Patients treated by a female physician are less likely to die or to be readmitted to hospital than those treated by a physician who is male, according to a new study by a team of researchers from the US and Japan.

And if the patient happens to also be female, the difference is even more pronounced, especially so when they're severely ill.

While this study doesn't dive deeply into the reasons for the disparity, it supports previous research that comes to similar conclusions.

"What our findings indicate is that female and male physicians practice medicine differently, and these differences have a meaningful impact on patients' health outcomes," says Yusuke Tsugawa, a health policy scientist at the University of California, Los Angeles (UCLA).

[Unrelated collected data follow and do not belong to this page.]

This design comes from an exercise in tuning for small area, a short achievable clock period and few clock cycles on the open sky130 flow, not from production work. In this exercise RTL edits were held to simulation tests only and were not proved equivalent to the original. Power is estimated from default activity; no workload was simulated.

## before
## reverse_impact_detector_unit
module reverse_impact_detector_unit #(
  parameter int unsigned SPEED_DEPTH = rid_pkg::SPEED_DEPTH,
  parameter int unsigned ACCEL_DEPTH = rid_pkg::ACCEL_DEPTH
) (
  input  logic         clk_i,
  input  logic         rst_ni,
  input  logic         s_axis_tvalid,
  output logic         s_axis_tready,
  input  logic [79:0]  s_axis_tdata,
  input  logic [1:0]   s_axis_tuser,
  output logic         m_axis_tvalid,
  input  logic         m_axis_tready,
  output logic [55:0]  m_axis_tdata,
  input  logic         cfg_we_i,
  input  logic [1:0]   cfg_idx_i,
  input  logic [31:0]  cfg_data_i
);
  logic signed [15:0] peak_thr_q;
  logic [15:0]        zspread_thr_q;
  logic [31:0]        hold_q;
  logic signed [15:0] limit_q;
  logic signed [19:0] lim10_q;
  always_ff @(posedge clk_i or negedge rst_ni) begin
    if (!rst_ni) begin
      peak_thr_q    <= '0;
      zspread_thr_q <= '0;
      hold_q        <= '0;
      limit_q       <= rid_pkg::SPEED_LIMIT_RST;
    end else if (cfg_we_i) begin
      case (cfg_idx_i)
        2'd0: peak_thr_q    <= cfg_data_i[15:0];
        2'd1: zspread_thr_q <= cfg_data_i[15:0];
        2'd2: hold_q        <= cfg_data_i;
        2'd3: limit_q       <= cfg_data_i[15:0];
        default: ;
      endcase
    end
  end
  always_ff @(posedge clk_i) begin
    lim10_q <= (20'(limit_q) <<< 3) + (20'(limit_q) <<< 1);
  end
  logic        tready_q;
  logic        acc;
  logic        s1s_q, s1a_q, s1e_q;
  logic signed [15:0] d_spd_q;
  logic [15:0] d_ax_q, d_az_q;
  logic [31:0] now1_q;
  logic [1:0]  rsv_q;           
  logic        e1_adv, e1_stuck, s1e_d, pop;
  logic [1:0]  rsv_adv;
  assign acc      = s_axis_tvalid & tready_q;
  assign e1_adv   = s1e_q & (rsv_q != 2'd2);
  assign e1_stuck = s1e_q & ~e1_adv;
  assign s1e_d    = (acc & (s_axis_tuser == rid_pkg::CMD_EVAL)) | e1_stuck;
  assign rsv_adv  = rsv_q + 2'(e1_adv);
  always_ff @(posedge clk_i or negedge rst_ni) begin
    if (!rst_ni) begin
      tready_q <= 1'b0;
      s1s_q    <= 1'b0;
      s1a_q    <= 1'b0;
      s1e_q    <= 1'b0;
      rsv_q    <= '0;
    end else begin
      tready_q <= ~(s1e_d & (rsv_adv == 2'd2));
      s1s_q    <= acc & (s_axis_tuser == rid_pkg::CMD_SPEED);
      s1a_q    <= acc & (s_axis_tuser == rid_pkg::CMD_ACCEL);
      s1e_q    <= s1e_d;
  ...
Size: about 12,000 cells after synthesis, roughly 4,900 flip-flops, ~180 I/O pins, about 190,000 sq um of cells after synthesis.
Settings: LEC_CHECK=0, CAP_MARGIN=20, CORE_MARGIN=2, CORE_UTILIZATION=40, SLEW_MARGIN=20; clock period 10.0 ns.
run.sh (not shown) runs the stock make flow with config.mk's settings and CLKGATE_MAP_FILE= SYNTH_SCRIPT=/design/flow/synth_recipe.tcl, a recipe that flattens the netlist after the stock synthesis.
Both conditions hold for before: the flow ran to the end and the final layout passed the timing, DRC and antenna checks.
Testbench counts of before, summed over its fixed seeds: cycles 8,659.
Input changes introduced in after (baseline for comparison: before):
-- flow/config.mk --
<<< before, line 9
export CORE_MARGIN = 2
export CORE_UTILIZATION = 40
export SLEW_MARGIN = 20
>>> after, line 9
export CORE_MARGIN = 2
export CORE_UTILIZATION = 40
export SETUP_SLACK_MARGIN = 5
export SLEW_MARGIN = 20
Findings:
- Number of gates given a new drive strength after cts was higher in after than in before.
- after: proportion of power drawn by combinational gates is 0.2 points higher than what before reported.
- Cmp after vs before: total of plain and repair buffers excluding clock buffers higher in after
- On post-layout total power, after does worse than before.
- Comparing before and after, maximum frequency is higher on after.
- As far as final cell count is concerned, after and before perform about the same.
- Sort before and after by fraction of final layout cells sized beyond drive strength 1 desc -> top: after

The team analyzed data from US Medicare sources describing 458,108 female and 318,819 male patients hospitalized between 2016 and 2019. All patients were over the age of 65, and just under a third of both male and female patients were seen by female physicians.

This info was then referenced against 30-day mortality rates (from the date of admission) and 30-day readmission rates (from the date of discharge). In both cases, female doctors led to better outcomes.

While the differences don't show direct cause and effect, and weren't huge – adjusted mortality rates of 8.15 percent (female doctor) vs 8.38 percent (male doctor) for female patients, for example – they represent a statistically significant gap that shouldn't be there at all. To put that difference into perspective, it amounts to 1 death for every 417 hospitalizations.

"A better understanding of this topic could lead to the development of interventions that effectively improve patient care," says Tsugawa.

"It is important to note that female physicians provide high-quality care, and therefore, having more female physicians benefits patients from a societal point-of-view."

The study authors suggest several reasons could be behind the discrepancies, which have been spotted before in different medical scenarios. It's possible that female doctors communicate better with female patients, the researchers say, or that male doctors are more likely to underestimate the severity of conditions experienced by female patients.

There might also be less embarrassment and discomfort between female doctors and female patients, the research team suggests, meaning more honesty about certain conditions and improved diagnosis and treatment.

The researchers want to see more done to improve sex diversity in hospital settings, and to make sure the quality of care is the same no matter whether patients or physicians are male or female – and for that to happen, more studies will be needed looking at why the differences exist.

"Further research on the underlying mechanisms linking physician gender with patient outcomes, and why the benefit of receiving the treatment from female physicians is larger for female patients, has the potential to improve patient outcomes across the board," says Tsugawa.

The research has been published in the Annals of Internal Medicine.